The four-strong panel, including Andrew Fishwick, owner of The Truscott Arms, Mark Linehan, managing director of the Sustainable Restaurant Association, the Carbon Trust’s director of implementation Myles McCarthy, and panel chair Glenn Roberts managing director, Gram UK, settled down for an hour long debate with the aim of helping operators understand the tax incentives and schemes available to businesses looking to implement sustainable practices.
With many operators completely unaware of government incentives to become more sustainable and the tax benefits available, the panel provided guidance to those who felt in the dark.
Restaurateur Andrew Fishwick admitted that when procuring equipment for The Truscott Arms he “had no knowledge of the government-funded tax incentive schemes” and that he strongly believes that incentive schemes should be made much more accessible. Despite trying to make informed choices he is conscious that there is a need for more transparency and a clearer rating system, such as the ABC ratings used with domestic appliances.
Myles McCarthy from the Carbon Trust highlighted the importance of the ETL (Energy Technology List), which gives a standardised criteria for equipment listed to perform against, and an opportunity for operators to research equipment that can benefit from tax breaks and incentive schemes. He suggested that even if operators have no intention of utilising the scheme, they should look at the list of equipment available as a benchmarking guide for energy efficiency.

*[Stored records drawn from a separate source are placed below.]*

### config.mk
export PLATFORM = sky130hd
export DESIGN_NAME = hpp_port
export DESIGN_NICKNAME = d
export VERILOG_FILES = /design/src/core/hpp_pkg.sv /design/src/core/hpp_sync.sv /design/src/core/hpp_port.sv
export SDC_FILE = /design/constraint.sdc
export NUM_CORES = 1
export LEC_CHECK = 0
export BUFFER_PORTS_ARGS = -buffer_cell sky130_fd_sc_hd__buf_2
export CORE_MARGIN = 5
export CORE_UTILIZATION = 53
export DETAILED_ROUTE_END_ITERATION = 7
export PLACE_DENSITY = 0.8
export SLEW_MARGIN = 20
export SYNTH_ARGS = -nofsm -noshare
export SYNTH_HDL_FRONTEND = slang
export SYNTH_HIERARCHICAL = 1
export SYNTH_SLANG_ARGS = --single-unit
### constraint.sdc
create_clock -name core_clk -period 1.91 [get_ports core_clk]
set_clock_uncertainty 0.05 [all_clocks]
set_input_delay 0.382 -clock core_clk [delete_from_list [all_inputs] [get_ports core_clk]]
set_output_delay 0.382 -clock core_clk [all_outputs]
set_load 0.005 [all_outputs]
### src/core/hpp_pkg.sv
// Purpose: constants for the host access port
// Assumes: core_clk at 40 MHz
// Notes: serial control word is 16 bits then 8 data bits
package hpp_pkg;
  localparam int HPP_DATA_W = 8;
  localparam int HPP_ADDR_W = 14;
  // ----------------------------------------
  // serial frame layout
  // ----------------------------------------
  localparam int HPP_CTRL_BITS = 16;
  localparam int HPP_FRAME_BITS = 24;
  localparam int HPP_RW_POS = 15;
  localparam int HPP_B_POS = 0;
  localparam int HPP_ADDR_LSB = 1;
  // ----------------------------------------
  // pin positions on the shared bus
  // ----------------------------------------
  localparam int HPP_PIN_MISO = 0;
  localparam int HPP_PIN_MOSI = 1;
  localparam int HPP_PIN_SCLK = 2;
  localparam int HPP_PIN_SWAP = 5;
  localparam int HPP_PIN_CPHA = 6;
  localparam int HPP_PIN_CPOL = 7;
  // ----------------------------------------
  // reset values
  // ----------------------------------------
  localparam logic [7:0] HPP_DATA_RST = 8'h00;
  localparam logic [4:0] HPP_CNT_RST = 5'h00;
endpackage

### src/core/hpp_sync.sv
// Purpose: two flip-flop synchroniser for a bus of pins
// Assumes: inputs asynchronous to core_clk
// Notes: first stage read only by second stage
`timescale 1ns/1ps
module hpp_sync #(
  parameter int W = 1
) (
  input wire logic core_clk,
  input wire logic rst_b,
  input wire logic clk_en,
  input wire logic [W-1:0] async_in,
  output logic [W-1:0] sync_out
);
  logic [W-1:0] stage1;
  logic [W-1:0] next_stage1;
  logic [W-1:0] next_sync_out;

  always_comb begin
    next_stage1 = clk_en ? async_in : stage1;
    next_sync_out = clk_en ? stage1 : sync_out;
  end

  always_ff @(posedge core_clk or negedge rst_b) begin
    if (!rst_b) begin
      stage1 <= '0;
      sync_out <= '0;
    end else begin
      stage1 <= next_stage1;
      sync_out <= next_sync_out;
    end
  end
endmodule

### src/core/hpp_port.sv
// Purpose: parallel or serial host register access port
// Assumes: register file outside, answers reg_rdata combinationally
// Notes: strobes and serial clock sampled by core_clk
//
// Overview of operation
// - data bus undriven while chip select high
// - strobes count only with chip select low
// - parallel read drives register while strobe, select low
// - bit 5 picks lsb or msb first
// - read/write and B bits stay fixed
// - bit 2 is serial clock input
// - bit 1 mosi in, bit 0 miso out
// - parallel write latched at write strobe rising edge
`timescale 1ns/1ps
module hpp_port
  import hpp_pkg::*;
(
  input wire logic core_clk,
  input wire logic rst_b,
  input wire logic clk_en,
  input wire logic serial_mode_sel,
  input wire logic bus_timing_select,
  input wire logic chip_select_n,
  input wire logic read_strobe_n,
  input wire logic write_strobe_n,
  input wire logic [HPP_ADDR_W-1:0] addr,
  input wire logic [HPP_DATA_W-1:0] data_in,
  output logic [HPP_DATA_W-1:0] data_out,
  output logic [HPP_DATA_W-1:0] data_oe,
  output logic [HPP_ADDR_W-1:0] reg_addr,
  output logic [HPP_DATA_W-1:0] reg_wdata,
  output logic reg_we,
  output logic reg_b,
  input wire logic [HPP_DATA_W-1:0] reg_rdata
);
  // ----------------------------------------
  // pin synchronisers
  // ----------------------------------------
  localparam int SW = 3 + 1 + HPP_ADDR_W + HPP_DATA_W + 1;
  logic [SW-1:0] s_bus;
  logic cs_n, rd_n, wr_n, ser, wr_n_d;
  logic cs_act, rd_act, wr_act;
  logic [HPP_ADDR_W-1:0] s_addr;
  logic [HPP_DATA_W-1:0] s_data;

  hpp_sync #(.W(SW)) u_sync (
    .core_clk(core_clk),
    .rst_b(rst_b),
    .clk_en(clk_en),
    .async_in({~chip_select_n, ~read_strobe_n, ~write_strobe_n, serial_mode_sel, addr,
      data_in, bus_timing_select}),
    .sync_out(s_bus)
  );
  // active-low pins travel inverted so a reset synchroniser reads as idle
  assign {cs_act, rd_act, wr_act, ser, s_addr, s_data} = s_bus[SW-1:1];
  assign cs_n = ~cs_act;
  assign rd_n = ~rd_act;
  assign wr_n = ~wr_act;

  wire logic sclk = s_data[HPP_PIN_SCLK];
  wire logic mosi = s_data[HPP_PIN_MOSI];
  wire logic cpol = s_data[HPP_PIN_CPOL];
  wire logic cpha = s_data[HPP_PIN_CPHA];
  wire logic msb_first = s_data[HPP_PIN_SWAP];

  // ----------------------------------------
  // serial engine state
  // ----------------------------------------
  logic sclk_d, next_sclk_d;
  logic [4:0] bit_cnt, next_bit_cnt;
  logic [HPP_CTRL_BITS-1:0] ctrl_sr, next_ctrl_sr, ctrl_word;
  logic [HPP_DATA_W-1:0] dat_sr, next_dat_sr;
  logic [HPP_DATA_W-1:0] tx_sr, next_tx_sr;
  logic miso, next_miso;
  logic [HPP_DATA_W-1:0] next_data_out, next_data_oe, next_reg_wdata;
  logic [HPP_ADDR_W-1:0] next_reg_addr, ctl_addr, raw_addr;
  logic next_reg_we, next_reg_b, next_wr_n_d;
  logic lead, trail, smp, shf;

  // rearrange address bits by order; rw and B untouched
  always_comb begin
    // control word including the bit being sampled now
    ctrl_word = {ctrl_sr[HPP_CTRL_BITS-2:0], mosi};
    raw_addr = ctrl_word[HPP_ADDR_LSB +: HPP_ADDR_W];
    for (int i = 0; i < HPP_ADDR_W; i++) begin
      ctl_addr[i] = msb_first ? raw_addr[i] : raw_addr[HPP_ADDR_W-1-i];
    end
  end

  always_comb begin
    lead = (sclk != sclk_d) && (sclk != cpol);
    trail = (sclk != sclk_d) && (sclk == cpol);
    smp = cpha ? trail : lead;
    shf = cpha ? lead : trail;
    next_sclk_d = sclk;
    next_bit_cnt = bit_cnt;
    next_ctrl_sr = ctrl_sr;
    next_dat_sr = dat_sr;
    next_tx_sr = tx_sr;
    next_miso = miso;
    next_data_out = data_out;
    next_data_oe = '0;
    next_reg_addr = reg_addr;
    next_reg_wdata = reg_wdata;
    next_reg_we = 1'b0;
    next_reg_b = reg_b;
    next_wr_n_d = wr_n;
    if (cs_n) begin
      next_bit_cnt = HPP_CNT_RST;
      next_data_out = HPP_DATA_RST;
    end else if (ser) begin
      // serial mode: only miso driven, strobes ignored
      next_data_oe[HPP_PIN_MISO] = 1'b1;
      next_data_out = {{(HPP_DATA_W-1){1'b0}}, miso};
      if (smp && bit_cnt < 5'(HPP_FRAME_BITS)) begin
        next_bit_cnt = bit_cnt + 5'h01;
        if (bit_cnt < 5'(HPP_CTRL_BITS))
          next_ctrl_sr = ctrl_word;
        else if (msb_first)
          next_dat_sr = {dat_sr[HPP_DATA_W-2:0], mosi};
        else
          next_dat_sr = {mosi, dat_sr[HPP_DATA_W-1:1]};
        if (bit_cnt == 5'(HPP_CTRL_BITS - 1)) begin
          next_reg_addr = ctl_addr;
          next_reg_b = ctrl_word[HPP_B_POS];
        end
        if (bit_cnt == 5'(HPP_FRAME_BITS - 1) && !ctrl_sr[HPP_RW_POS]) begin
          next_reg_we = 1'b1;
          next_reg_wdata = msb_first ? {dat_sr[HPP_DATA_W-2:0], mosi}
                                     : {mosi, dat_sr[HPP_DATA_W-1:1]};
        end
      end
      if (shf && bit_cnt == 5'(HPP_CTRL_BITS)) begin
        next_miso = msb_first ? reg_rdata[HPP_DATA_W-1] : reg_rdata[0];
        next_tx_sr = msb_first ? {reg_rdata[HPP_DATA_W-2:0], 1'b0}
                               : {1'b0, reg_rdata[HPP_DATA_W-1:1]};
      end else if (shf && bit_cnt > 5'(HPP_CTRL_BITS)) begin
        next_miso = msb_first ? tx_sr[HPP_DATA_W-1] : tx_sr[0];
        next_tx_sr = msb_first ? {tx_sr[HPP_DATA_W-2:0], 1'b0} : {1'b0, tx_sr[HPP_DATA_W-1:1]};
      end
    end else begin
      next_reg_addr = s_addr;
      if (!rd_n) begin
        next_data_oe = '1;
        next_data_out = reg_rdata;
      end
      if (wr_n && !wr_n_d) begin
        next_reg_we = 1'b1;
        next_reg_wdata = s_data;
      end
    end
    if (ser && cs_n) next_miso = 1'b0;
  end

  always_ff @(posedge core_clk or negedge rst_b) begin
    if (!rst_b) begin
      sclk_d <= 1'b0;
      bit_cnt <= HPP_CNT_RST;
      ctrl_sr <= '0;
      dat_sr <= '0;
      tx_sr <= '0;
      miso <= 1'b0;
      data_out <= HPP_DATA_RST;
      data_oe <= '0;
      reg_addr <= '0;
      reg_wdata <= HPP_DATA_RST;
      reg_we <= 1'b0;
      reg_b <= 1'b0;
      wr_n_d <= 1'b1;
    end else if (clk_en) begin
      sclk_d <= next_sclk_d;
      bit_cnt <= next_bit_cnt;
      ctrl_sr <= next_ctrl_sr;
      dat_sr <= next_dat_sr;
      tx_sr <= next_tx_sr;
      miso <= next_miso;
      data_out <= next_data_out;
      data_oe <= next_data_oe;
      reg_addr <= next_reg_addr;
      reg_wdata <= next_reg_wdata;
      reg_we <= next_reg_we;
      reg_b <= next_reg_b;
      wr_n_d <= next_wr_n_d;
    end
  end

  // ----------------------------------------
  // checks
  // ----------------------------------------
  bus_float_cs_a: assert property (@(posedge core_clk) disable iff (!rst_b)
    clk_en && cs_n |=> data_oe == '0)
    else $error("data bus driven while deselected");
  strobe_qual_a: assert property (@(posedge core_clk) disable iff (!rst_b)
    clk_en && cs_n && !ser |=> !reg_we)
    else $error("write taken while deselected");
  read_drive_a: assert property (@(posedge core_clk) disable iff (!rst_b)
    clk_en && !cs_n && !rd_n && !ser |=> data_oe == '1 && data_out == $past(reg_rdata))
    else $error("read data not driven");
  order_msb_a: assert property (@(posedge core_clk) disable iff (!rst_b)
    clk_en && ser && !cs_n && shf && bit_cnt == 5'(HPP_CTRL_BITS) && msb_first
    |=> miso == $past(reg_rdata[HPP_DATA_W-1]))
    else $error("msb first not honoured");
  rw_fixed_a: assert property (@(posedge core_clk) disable iff (!rst_b)
    clk_en && ser && !cs_n && smp && bit_cnt == 5'(HPP_FRAME_BITS - 1) && ctrl_sr[HPP_RW_POS]
    |=> !reg_we)
    else $error("read frame caused a write");
  serial_oe_a: assert property (@(posedge core_clk) disable iff (!rst_b)
    clk_en && ser && !cs_n |=> data_oe == 8'h01)
    else $error("serial mode drives wrong pins");
  write_edge_a: assert property (@(posedge core_clk) disable iff (!rst_b)
    clk_en && !cs_n && !ser && wr_n && !wr_n_d |=> reg_we && reg_wdata == $past(s_data))
    else $error("write edge missed");
  serial_nopar_a: assert property (@(posedge core_clk) disable iff (!rst_b)
    clk_en && ser && !cs_n && !smp |=> !reg_we)
    else $error("parallel write in serial mode");
endmodule

==> reports/qor.txt <==
CORE AREA: 11,560 sq um
Worst vdd ir: 0.6767 mV
Slew @ Worst Pin: 0.5753 ns
Initial Utilization: 0.5456
Sequential Power Share: 0.393
DR WL/cell: 18.62 microns
Root Driver: clkbuf_16
Max frequency: 0.5404 GHz
Final min period: 1.850 ns
Detail Route Antenna Nets: 0
CP endpoint kind: register
Synthesized area per cell: 12.62 sq um
Worst Path Required: 2.17 ns
Boundary Pins: 78
Mapped Cells: 500
Critical Path Start: u_sync/sync_out[8]
Clk sinks: 126
Leakage: 3.600 nW
First-pass GRT wire length: 22.56 mm
Largest net degree at the start of global routing: 57
Die ar.: 14,190 sq um
Power Dens Cells: 1184 nW/um^2
Hold WC Path Type: primary input to register
DR iter-0 viols: 388
Setup tns final: 0 ns
Clock Tree Buf Depth: 2
Status: completed
R2r startpoint: u_sync/sync_out[8]
Gate power share: 0.203
Routed wire length: 13.76 mm
Initial antenna violation count: 0
Count of final max-slew check failures: 0
Min-delay src: serial_mode_sel
Drt first pass iters: 5
Max-cap violations: 0
WS Path Type: register to register
Crit start category: register
Vias in the first global route: 4,401
Post-Place Setup Slack: 0.04929 ns
Mean number of vias per cell: 5.945
Non-Filler Instances: 739
Internal power: 6.541 mW
Grt ovf: 0
GRT Total Usage: 0.1986
CTS buffer count: 17
Crit path DAT: 2.11 ns
H-tree depth: 4
Reg clk slew, reported paths: 0.06 ns
Die Ht: 119.1 microns
Port-buffer cells: 76
Residual DRC: 0
# setup viols final: 0
Area grow syn2layout: 19.93%
Setup ws final: 0.05953 ns
Share of layout cells above drive strength 1: 0.3893
Clk_lat worst skew: 0.42 ns
Net Sw Power: 2.415 mW
Antenna cells: 0
Yosys warnings: 6
Vias: 4,393
Chip width: 119.1 microns
Nets: 624
Mapped cell area: 6310 sq um
Crit-path max FO: 9
Reg2Reg Setup Slack: 0.06 ns
Slew Limit Headroom: 0.6139
CTS tree: yes
Sw Share: 0.2697
Rows: 39
Final period util: 0.9688
Mapped Nets: 541
Fin. Hold Viols: 0
Clock power frac: 0.404
Final GP Congestion: 0.8997
Detailed Place HPWL: 9.280 mm
DP Cell Count: 704
-- per-stage QoR --
stage          instance area (sq um)    util  hold slack (ns)  power (mW)
2_1_floorplan                   6310       -          0.03641       4.621
3_3_place_gp                    6848  0.5921           0.3169       5.196
3_5_place_dp                    6848  0.5921           0.3181       5.285
4_1_cts                         7521  0.6503           0.1254       8.939
5_1_grt                         7567  0.6543           0.1219       9.358
6_report                        7567  0.6543           0.1377       8.956
-- flip-flops by register name (all words and copies together), names as in the netlist --
name             cells
tx_sr                8
reg_addr            14
wr_n_d               1
dat_sr               8
u_sync/stage1       26
data_oe              2
data_out             8
sclk_d               1
reg_we               1
ctrl_sr             16
u_sync/sync_out     26
bit_cnt              5
reg_wdata            8
miso                 1
reg_b                1
-- final timing paths --
check,cells after the start,end
worst max-delay path,6,tx_sr[5]
min in group asynchronous,2,bit_cnt[4]
worst min-delay path,2,u_sync/stage1[23]
max in group asynchronous,3,wr_n_d
worst max register to register,6,tx_sr[5]
worst min register to register,1,wr_n_d
-- routing by layer --
layer	vias up	routed length, microns	track usage
li1	2012	-	-
met1	2209	6209	0.2679
met2	148	6476	0.2932
met3	24	734	0.05829
met4	0	341	0.09920
met5	-	0	0
-- repair_timing --
item / CTS / global route
endpoints found under the setup margin: 0 / 27
hold endpoints to repair: 26 / 0
hold buffers: 1 / 0
resized for setup: 0 / 12
buffers inserted: 0 / 1
-- power by group through the flow --
| stage | registers [mW] | logic, mW | clock network [mW] |
|---|---|---|---|
| after global routing | 3.58 | 1.97 | 3.81 |
| after global placement | 3.51 | 1.68 | 0 |
| after floorplan | 3.43 | 1.19 | 0 |
| after CTS | 3.51 | 1.77 | 3.66 |
| final | 3.52 | 1.81 | 3.62 |
| after detailed placement | 3.54 | 1.74 | 0 |
-- placed cells by master, fill, tap and decap left out, types with 7 or more instances in the layout --
master and count:
a311oi_1 14, nand2_1 11, a211oi_1 7, a21oi_1 9, inv_1 25, o21ai_0 18
nand3_1 17, mux2_2 22, mux2i_1 34, clkbuf_16 17, o22ai_1 14, mux2_4 61
a22o_1 14, dfrtp_1 124, nor2_1 9, buf_2 75, nor3_1 16, buf_4 24
-- worst max-delay path, cell delays in order, from the launching register on --
cell,delay (ns)
dfrtp_1,0.43
xnor2_2,0.19
buf_4,0.17
mux2i_2,0.30
buf_2,0.26
o21ai_0,0.13
a22o_1,0.20
-- final cells by class --
class | instances | area [sq um]
clock inverter | 11 | 212.7
inverter | 25 | 93.84
timing repair buffer | 107 | 696.9
multi-input combinational | 306 | 2776
sequential | 126 | 3158
fill | 820 | 3998
tap | 143 | 178.9
clock buffer | 21 | 450.4
Power figures use the tool's default switching activity.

Previous Go Green Debate panellist Cyrus Todiwala challenged the panel to respond to his question about incorporating tax breaks in capital investment at the point of purchase given that independent operators rarely have the time or inclination to chase tax rebates.
The panel concurred that the current system does not make it easy for tax breaks to be incorporated at the point of purchase, but that the supply chain does need to bear the responsibility for sustainability in the industry.
The final webinar will be held on 24 September, and will look ahead to the future of foodservice, analysing the trends which will shape the green initiatives being implemented in the industry, and highlighting the key issues that will need to be tackled for sustainable progression to occur.
The culmination of The Go Green Debate will be a free to attend half-day summit at The Charlotte Street Hotel on 20 October, exclusively open to those responsible for the procurement of catering equipment.